Devin Weaver wrote:
I don't fully understand what you mean by a cvs file whether that
refers to a congruent visioning file or if you meant a comma separated
values file. Based on the sample output I'm assuming a CSV file using
semi-colons.
I choose PERL at the Swiss-Army knife of scripts and was able to whip
up a parser in about fifteen minutes. attached is what I came up with.
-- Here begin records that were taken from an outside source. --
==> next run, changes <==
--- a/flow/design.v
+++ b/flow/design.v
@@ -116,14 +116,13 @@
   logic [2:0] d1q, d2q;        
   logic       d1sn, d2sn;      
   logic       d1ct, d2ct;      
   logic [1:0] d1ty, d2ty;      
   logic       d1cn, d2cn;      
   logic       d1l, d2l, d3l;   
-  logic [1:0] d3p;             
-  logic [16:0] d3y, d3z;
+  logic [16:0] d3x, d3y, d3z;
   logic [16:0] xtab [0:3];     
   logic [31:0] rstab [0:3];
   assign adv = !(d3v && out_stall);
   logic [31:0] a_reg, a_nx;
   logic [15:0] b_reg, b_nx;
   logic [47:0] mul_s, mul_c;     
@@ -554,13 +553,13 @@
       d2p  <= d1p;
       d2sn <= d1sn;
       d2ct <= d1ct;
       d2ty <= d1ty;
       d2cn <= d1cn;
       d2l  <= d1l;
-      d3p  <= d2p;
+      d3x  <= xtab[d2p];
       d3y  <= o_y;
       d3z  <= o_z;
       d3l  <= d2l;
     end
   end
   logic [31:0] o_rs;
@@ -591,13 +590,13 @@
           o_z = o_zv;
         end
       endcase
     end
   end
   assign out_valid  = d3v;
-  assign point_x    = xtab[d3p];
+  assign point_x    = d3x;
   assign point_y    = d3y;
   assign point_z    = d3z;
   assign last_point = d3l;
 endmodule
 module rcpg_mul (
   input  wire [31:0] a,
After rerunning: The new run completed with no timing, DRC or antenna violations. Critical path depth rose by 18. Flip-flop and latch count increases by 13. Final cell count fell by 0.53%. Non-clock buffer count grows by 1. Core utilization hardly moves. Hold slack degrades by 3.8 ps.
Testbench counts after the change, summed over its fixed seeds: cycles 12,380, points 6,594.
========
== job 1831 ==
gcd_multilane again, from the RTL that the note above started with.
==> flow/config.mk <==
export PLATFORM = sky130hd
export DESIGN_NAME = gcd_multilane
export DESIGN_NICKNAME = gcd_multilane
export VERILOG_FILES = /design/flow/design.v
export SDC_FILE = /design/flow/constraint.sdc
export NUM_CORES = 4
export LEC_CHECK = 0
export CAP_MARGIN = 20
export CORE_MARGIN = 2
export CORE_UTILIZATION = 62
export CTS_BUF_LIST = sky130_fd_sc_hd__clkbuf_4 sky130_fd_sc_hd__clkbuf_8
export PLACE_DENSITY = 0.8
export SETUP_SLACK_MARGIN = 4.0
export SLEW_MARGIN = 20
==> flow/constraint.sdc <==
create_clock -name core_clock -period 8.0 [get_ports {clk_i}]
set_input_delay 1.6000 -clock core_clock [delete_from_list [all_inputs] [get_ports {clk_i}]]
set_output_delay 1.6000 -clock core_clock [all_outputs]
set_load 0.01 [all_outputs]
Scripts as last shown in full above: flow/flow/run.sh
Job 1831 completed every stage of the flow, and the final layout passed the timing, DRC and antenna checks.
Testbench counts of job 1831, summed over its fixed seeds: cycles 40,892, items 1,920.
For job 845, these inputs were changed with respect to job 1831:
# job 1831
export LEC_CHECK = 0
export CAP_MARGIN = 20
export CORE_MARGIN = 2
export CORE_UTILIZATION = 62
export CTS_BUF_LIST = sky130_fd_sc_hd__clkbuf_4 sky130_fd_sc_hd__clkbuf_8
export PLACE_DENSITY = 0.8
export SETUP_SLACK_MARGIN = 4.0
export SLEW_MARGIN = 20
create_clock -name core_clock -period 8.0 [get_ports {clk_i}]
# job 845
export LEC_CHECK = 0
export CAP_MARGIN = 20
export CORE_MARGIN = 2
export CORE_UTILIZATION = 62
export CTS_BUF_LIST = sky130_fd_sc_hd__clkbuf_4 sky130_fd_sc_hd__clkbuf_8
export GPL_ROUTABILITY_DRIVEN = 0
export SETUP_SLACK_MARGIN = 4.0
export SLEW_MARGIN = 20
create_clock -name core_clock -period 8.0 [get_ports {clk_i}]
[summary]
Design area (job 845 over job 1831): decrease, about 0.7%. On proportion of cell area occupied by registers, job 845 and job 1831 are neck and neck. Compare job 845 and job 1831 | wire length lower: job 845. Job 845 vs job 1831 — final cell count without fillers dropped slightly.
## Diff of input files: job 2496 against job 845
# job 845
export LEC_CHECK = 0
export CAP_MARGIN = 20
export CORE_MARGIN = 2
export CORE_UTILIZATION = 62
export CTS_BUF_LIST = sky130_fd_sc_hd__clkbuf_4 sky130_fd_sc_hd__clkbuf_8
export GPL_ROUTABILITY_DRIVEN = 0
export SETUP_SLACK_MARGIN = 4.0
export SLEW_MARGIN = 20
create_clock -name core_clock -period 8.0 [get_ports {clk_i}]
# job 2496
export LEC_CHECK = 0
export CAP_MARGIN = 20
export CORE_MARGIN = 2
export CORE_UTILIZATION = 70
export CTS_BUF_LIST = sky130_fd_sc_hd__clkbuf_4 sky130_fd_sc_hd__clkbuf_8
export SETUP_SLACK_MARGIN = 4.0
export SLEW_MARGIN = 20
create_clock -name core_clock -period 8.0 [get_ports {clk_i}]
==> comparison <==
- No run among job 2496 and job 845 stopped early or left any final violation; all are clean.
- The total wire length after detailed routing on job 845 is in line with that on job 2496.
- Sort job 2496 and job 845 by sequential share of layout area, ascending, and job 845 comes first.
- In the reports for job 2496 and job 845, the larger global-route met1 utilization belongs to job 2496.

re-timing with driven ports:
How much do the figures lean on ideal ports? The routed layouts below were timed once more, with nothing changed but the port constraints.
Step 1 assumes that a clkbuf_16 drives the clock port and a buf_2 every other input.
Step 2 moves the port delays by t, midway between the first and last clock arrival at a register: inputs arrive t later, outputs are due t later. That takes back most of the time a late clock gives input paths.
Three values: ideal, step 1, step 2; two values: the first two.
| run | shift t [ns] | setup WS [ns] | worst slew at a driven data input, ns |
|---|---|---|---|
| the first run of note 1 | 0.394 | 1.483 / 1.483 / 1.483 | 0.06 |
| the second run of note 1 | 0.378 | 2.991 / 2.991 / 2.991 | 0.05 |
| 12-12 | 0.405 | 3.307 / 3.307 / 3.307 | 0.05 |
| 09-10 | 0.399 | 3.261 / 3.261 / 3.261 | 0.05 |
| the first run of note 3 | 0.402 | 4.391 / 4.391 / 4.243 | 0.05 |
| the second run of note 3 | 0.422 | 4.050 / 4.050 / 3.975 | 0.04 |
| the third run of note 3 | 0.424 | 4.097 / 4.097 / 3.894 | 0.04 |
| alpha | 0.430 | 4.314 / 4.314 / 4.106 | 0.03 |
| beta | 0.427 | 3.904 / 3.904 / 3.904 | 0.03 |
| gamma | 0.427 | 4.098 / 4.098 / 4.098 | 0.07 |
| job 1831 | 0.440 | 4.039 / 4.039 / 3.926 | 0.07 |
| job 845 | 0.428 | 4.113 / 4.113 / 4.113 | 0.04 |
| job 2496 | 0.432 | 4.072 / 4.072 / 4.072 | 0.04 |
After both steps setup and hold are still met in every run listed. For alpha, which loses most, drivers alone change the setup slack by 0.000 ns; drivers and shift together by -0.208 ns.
From an optimization exercise on the open Yosys and OpenROAD flow, aimed at small area; shortcuts taken in it are not production practice. Function was checked by simulation only, so behaviour that the tests miss may differ from the original. No activity file was given, so power comes from the tool's default toggle rates.

Setup of v6:
==> module fetch_unit, before the edit <==
module fetch_unit #(
    parameter  int PROG_DEPTH = 64,
    localparam int PC_W       = $clog2(PROG_DEPTH)
) (
    input  logic                     clk,
    input  logic                     run,
    input  logic                     prog_we,
    input  logic [PC_W-1:0]          prog_addr,
    input  logic [31:0]              prog_wdata,
    input  logic [PC_W-1:0]          pc,
    output logic [cpu_pkg::ENC_W-1:0] word
);
    logic [cpu_pkg::ENC_W-1:0] enc;
    logic [PROG_DEPTH-1:0]     sel;        
    logic [PROG_DEPTH-1:0]     row_set;    
    logic [PROG_DEPTH-1:0]     row_keep;   
    logic [7:0]                rd_lo, rd_hi, wr_lo, wr_hi;
    assign enc = cpu_pkg::encode(prog_wdata);
    always_comb begin
        for (int i = 0; i < 8; i++) begin
            rd_lo[i] = (pc[2:0] == 3'(i));
            rd_hi[i] = (pc[5:3] == 3'(i));
            wr_lo[i] = prog_we & ~run & (prog_addr[2:0] == 3'(i));
            wr_hi[i] = (prog_addr[5:3] == 3'(i));
        end
    end
    for (genvar i = 0; i < PROG_DEPTH; i++) begin : g_row
        logic [cpu_pkg::ENC_W-1:0] q, d;
        and2_drv  u_rd  (.a(rd_lo[i % 8]), .b(rd_hi[i / 8]), .y(sel[i]));
        and2_drv  u_set (.a(wr_lo[i % 8]), .b(wr_hi[i / 8]), .y(row_set[i]));
        nand2_drv u_kp  (.a(wr_lo[i % 8]), .b(wr_hi[i / 8]), .y(row_keep[i]));
        for (genvar b = 0; b < cpu_pkg::ENC_W; b++) begin : g_b
            hold_next u_h (.q(q[b]), .keep(row_keep[i]), .set(row_set[i]), .d(enc[b]), .y(d[b]));
        end
        always_ff @(posedge clk) begin
            q <= d;
        end
    end
    for (genvar b = 0; b < cpu_pkg::ENC_W; b++) begin : g_bit
        logic [PROG_DEPTH-1:0] col;
        for (genvar i = 0; i < PROG_DEPTH; i++) begin : g_w
            assign col[i] = g_row[i].q[b];
        end
        onehot_mux64 u_mux (.sel(sel), .d(col), .y(word[b]));
    end
endmodule
==> module nand2_drv, before the edit <==
module nand2_drv (
    input  logic a,
    input  logic b,
    output logic y
);
    assign y = ~(a & b);
endmodule
==> module hold_next, before the edit <==
module hold_next (
    input  logic q,
    input  logic keep,
    input  logic set,
    input  logic d,
    output logic y
);
    assign y = (q & keep) | (set & d);
endmodule
==> module reg_file, before the edit <==
module reg_file (
    input  logic                          clk,
    input  logic                          rst_n,
    input  logic [cpu_pkg::REG_IDX_W-1:0] x_sel,
    input  logic                          x_en,      
    input  logic [cpu_pkg::REG_IDX_W-1:0] y_sel,
    input  logic [cpu_pkg::REG_IDX_W-1:0] w_sel,
    input  logic                          we,
    input  logic [cpu_pkg::DATA_W-1:0]    wdata,
    output logic [cpu_pkg::DATA_W-1:0]    x_data,
    output logic [cpu_pkg::DATA_W-1:0]    y_data
);
    logic [cpu_pkg::NUM_REGS-1:0] valid;
    logic [cpu_pkg::NUM_REGS-1:0] xs, ys;
    logic [cpu_pkg::NUM_REGS-1:0] wsel;
    always_ff @(posedge clk or negedge rst_n) begin
        if (!rst_n) begin
            valid <= '0;
        end else if (we) begin
            valid[w_sel] <= 1'b1;
        end
    end
    for (genvar i = 0; i < cpu_pkg::NUM_REGS; i++) begin : g_reg
        logic [cpu_pkg::DATA_W-1:0] q, d;
        assign wsel[i] = we & (w_sel == 3'(i));
        for (genvar b = 0; b < cpu_pkg::DATA_W; b++) begin : g_b
            hold_next u_h (.q(q[b]), .keep(~wsel[i]), .set(wsel[i]), .d(wdata[b]), .y(d[b]));
        end
        always_ff @(posedge clk) begin
            q <= d;
        end
    end
    always_comb begin
        for (int i = 0; i < cpu_pkg::NUM_REGS; i++) begin
            xs[i] = x_en & valid[i] & (x_sel == 3'(i));
            ys[i] = valid[i] & (y_sel == 3'(i));
        end
    end
    for (genvar b = 0; b < cpu_pkg::DATA_W; b++) begin : g_bit
        logic [cpu_pkg::NUM_REGS-1:0] col;
        for (genvar i = 0; i < cpu_pkg::NUM_REGS; i++) begin : g_r
            assign col[i] = g_reg[i].q[b];
        end
        onehot_mux8 u_x (.sel(xs), .d(col), .y(x_data[b]));
        onehot_mux8 u_y (.sel(ys), .d(col), .y(y_data[b]));
    end
endmodule
export LEC_CHECK = 0
export CAP_MARGIN = 20
export CORE_MARGIN = 2
export CORE_UTILIZATION = 45
export CTS_CLUSTER_DIAMETER = 60
export CTS_CLUSTER_SIZE = 30
export PLACE_DENSITY = 0.6
export SLEW_MARGIN = 20
export SYNTH_HIERARCHICAL = 1
create_clock -name core_clock -period 12.0 [get_ports {clk}]
standard.sh (not shown) runs the stock make flow with config.mk's settings and CLKGATE_MAP_FILE= SYNTH_SCRIPT=/design/flow/synth_recipe.tcl, a recipe that flattens the netlist after the stock synthesis.
==> flow/flow/run.sh <==
#!/bin/bash
set -euo pipefail
export CTS_ARGS="-sink_clustering_enable -repair_clock_nets -dont_use_dummy_load -sink_clustering_size 30 -sink_clustering_max_diameter 60"
export BUFFER_PORTS_ARGS="-buffer_cell sky130_fd_sc_hd__buf_2"
bash standard.sh > standard.log 2>&1
What v7 does differently from v6 at the input level:
diff --git a/flow/design.v b/flow/design.v
--- a/flow/design.v
+++ b/flow/design.v
@@ -136,10 +136,10 @@
     input  logic [PC_W-1:0]          pc,
     output logic [cpu_pkg::ENC_W-1:0] word
 );
+    logic [cpu_pkg::ENC_W-1:0] prog_mem [PROG_DEPTH];
     logic [cpu_pkg::ENC_W-1:0] enc;
     logic [PROG_DEPTH-1:0]     sel;        
-    logic [PROG_DEPTH-1:0]     row_set;    
-    logic [PROG_DEPTH-1:0]     row_keep;   
+    logic [PROG_DEPTH-1:0]     row_we;     
     logic [7:0]                rd_lo, rd_hi, wr_lo, wr_hi;
     assign enc = cpu_pkg::encode(prog_wdata);
     always_comb begin
@@ -151,21 +151,18 @@
         end
     end
     for (genvar i = 0; i < PROG_DEPTH; i++) begin : g_row
-        logic [cpu_pkg::ENC_W-1:0] q, d;
-        and2_drv  u_rd  (.a(rd_lo[i % 8]), .b(rd_hi[i / 8]), .y(sel[i]));
-        and2_drv  u_set (.a(wr_lo[i % 8]), .b(wr_hi[i / 8]), .y(row_set[i]));
-        nand2_drv u_kp  (.a(wr_lo[i % 8]), .b(wr_hi[i / 8]), .y(row_keep[i]));
-        for (genvar b = 0; b < cpu_pkg::ENC_W; b++) begin : g_b
-            hold_next u_h (.q(q[b]), .keep(row_keep[i]), .set(row_set[i]), .d(enc[b]), .y(d[b]));
-        end
+        and2_drv u_rd (.a(rd_lo[i % 8]), .b(rd_hi[i / 8]), .y(sel[i]));
+        and2_drv u_wr (.a(wr_lo[i % 8]), .b(wr_hi[i / 8]), .y(row_we[i]));
         always_ff @(posedge clk) begin
-            q <= d;
+            if (row_we[i]) begin
+                prog_mem[i] <= enc;
+            end
         end
     end
     for (genvar b = 0; b < cpu_pkg::ENC_W; b++) begin : g_bit
         logic [PROG_DEPTH-1:0] col;
         for (genvar i = 0; i < PROG_DEPTH; i++) begin : g_w
-            assign col[i] = g_row[i].q[b];
+            assign col[i] = prog_mem[i][b];
         end
         onehot_mux64 u_mux (.sel(sel), .d(col), .y(word[b]));
     end
@@ -207,22 +204,6 @@
 );
     assign y = a & b;
 endmodule
-module nand2_drv (
-    input  logic a,
-    input  logic b,
-    output logic y
-);
-    assign y = ~(a & b);
-endmodule
-module hold_next (
-    input  logic q,
-    input  logic keep,
-    input  logic set,
-    input  logic d,
-    output logic y
-);
-    assign y = (q & keep) | (set & d);
-endmodule
 module reg_file (
     input  logic                          clk,
     input  logic                          rst_n,
@@ -235,9 +216,9 @@
     output logic [cpu_pkg::DATA_W-1:0]    x_data,
     output logic [cpu_pkg::DATA_W-1:0]    y_data
 );
+    logic [cpu_pkg::DATA_W-1:0]   regs [cpu_pkg::NUM_REGS];
     logic [cpu_pkg::NUM_REGS-1:0] valid;
     logic [cpu_pkg::NUM_REGS-1:0] xs, ys;
-    logic [cpu_pkg::NUM_REGS-1:0] wsel;
     always_ff @(posedge clk or negedge rst_n) begin
         if (!rst_n) begin
             valid <= '0;
@@ -245,14 +226,9 @@
             valid[w_sel] <= 1'b1;
         end
     end
-    for (genvar i = 0; i < cpu_pkg::NUM_REGS; i++) begin : g_reg
-        logic [cpu_pkg::DATA_W-1:0] q, d;
-        assign wsel[i] = we & (w_sel == 3'(i));
-        for (genvar b = 0; b < cpu_pkg::DATA_W; b++) begin : g_b
-            hold_next u_h (.q(q[b]), .keep(~wsel[i]), .set(wsel[i]), .d(wdata[b]), .y(d[b]));
-        end
-        always_ff @(posedge clk) begin
-            q <= d;
+    always_ff @(posedge clk) begin
+        if (we) begin
+            regs[w_sel] <= wdata;
         end
     end
     always_comb begin
@@ -264,7 +240,7 @@
     for (genvar b = 0; b < cpu_pkg::DATA_W; b++) begin : g_bit
         logic [cpu_pkg::NUM_REGS-1:0] col;
         for (genvar i = 0; i < cpu_pkg::NUM_REGS; i++) begin : g_r
-            assign col[i] = g_reg[i].q[b];
+            assign col[i] = regs[i][b];
         end
         onehot_mux8 u_x (.sel(xs), .d(col), .y(x_data[b]));
         onehot_mux8 u_y (.sel(ys), .d(col), .y(y_data[b]));
[summary]
Compared with v6, in v7 hold slack now larger; quantity of gates resized following cts decreased by 3 relative to the old numbers; power dissipated by switching net loads up 47%; clock share of power has decreased.
v7 vs v6: part of the Yosys area used for sequential elements up in v7
v7 went all the way through the flow, and no timing, DRC or antenna check failed.
v7 vs. v6: sequential share of layout area up 23 points, worst reg-to-reg setup slack went up by 0.31 ns, synthesized cell count went down.
Between v7 and v6, it is v7 whose utilization is lower, by 0.24 points.
Row multi-input logic cell count: v7 lower / v6 higher
Total wire length down 22% in v7 wrt v6
Run comparison: v6 most frequent standard cell in the layout excluding fill and tap cells a22o_1; v7 most frequent standard cell in the layout excluding fill and tap cells edfxtp_1
The highest clock rate of v7 is higher than that of v6.
On multi-input combinational cell area, the lower figure sits with v7, not v6.
Area fraction in and, or, nand and nor cells after synthesis for v7: 0.42 points down relative to v6

## static timing again, ports no longer ideal
The results above use ideal ports. As a check the final layouts listed here were re-extracted and re-timed, cells and wires unchanged.
Step 1 (the two cells are an assumption about what drives the block):
set clk [get_ports {clk}]
set_driving_cell -lib_cell sky130_fd_sc_hd__clkbuf_16 $clk
set_driving_cell -lib_cell sky130_fd_sc_hd__buf_2 [delete_from_list [all_inputs] $clk]
Step 2 adds t to the input delays and takes it off the output delays; t is the mean of the earliest and latest rising clock arrival at the registers after step 1. Input paths then give back, and output paths get back, about the clock's delay inside the block.
Three values: no drivers, after step 1, after step 2; two values: the first two.
run | t, ns | setup WS [ns] | worst setup path at the end | worst data-port slew with drivers (ns)
v6 | 0.814 | 0.182 / 0.094 / 0.908 | register to output | 0.04
v7 | 0.800 | 0.392 / 0.309 / 1.109 | register to output | 0.17
After both steps every run listed still meets setup and hold.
I left the loading of multiple files to the student. I used mainly
regular expressions so it could be ported to VIM script in theory but
this type of parsing would be better suited for a scripting language
not an editor.
Hope this gives some inspiration.
On Sep 6, 2006, at 06:14, Nikolaos A. Patsopoulos wrote:
I have a huge pack of html files (>1000) and I want to extract some
info on cvs files.
------------------------------------------------------------------------
#!/usr/bin/perl
# Very simple script to parse a specific styled HTML document and output a file
# parsed with a delimiter.
#
# The folowing are the settings. Pick what you need. Using command line
# arguments left for the student.
$file = "portal_002.htm";
$output = "out.csv";
$csv_delim = ';';
$quiet = 0; # set this to 1 to stop debug output
$months_pat = "(JAN|FEB|MAR|APR|MAY|JUN|JUL|AUG|SEP|OCT|NOV|DEC)";
######
sub msg
{
my $str = shift;
my $line_no = shift;
if (!$quiet)
{
print $str;
if ($line_no ne "")
{
print " (line: $line_no)";
}
print "\n";
}
}
$line_no = 0; # used to track the line number.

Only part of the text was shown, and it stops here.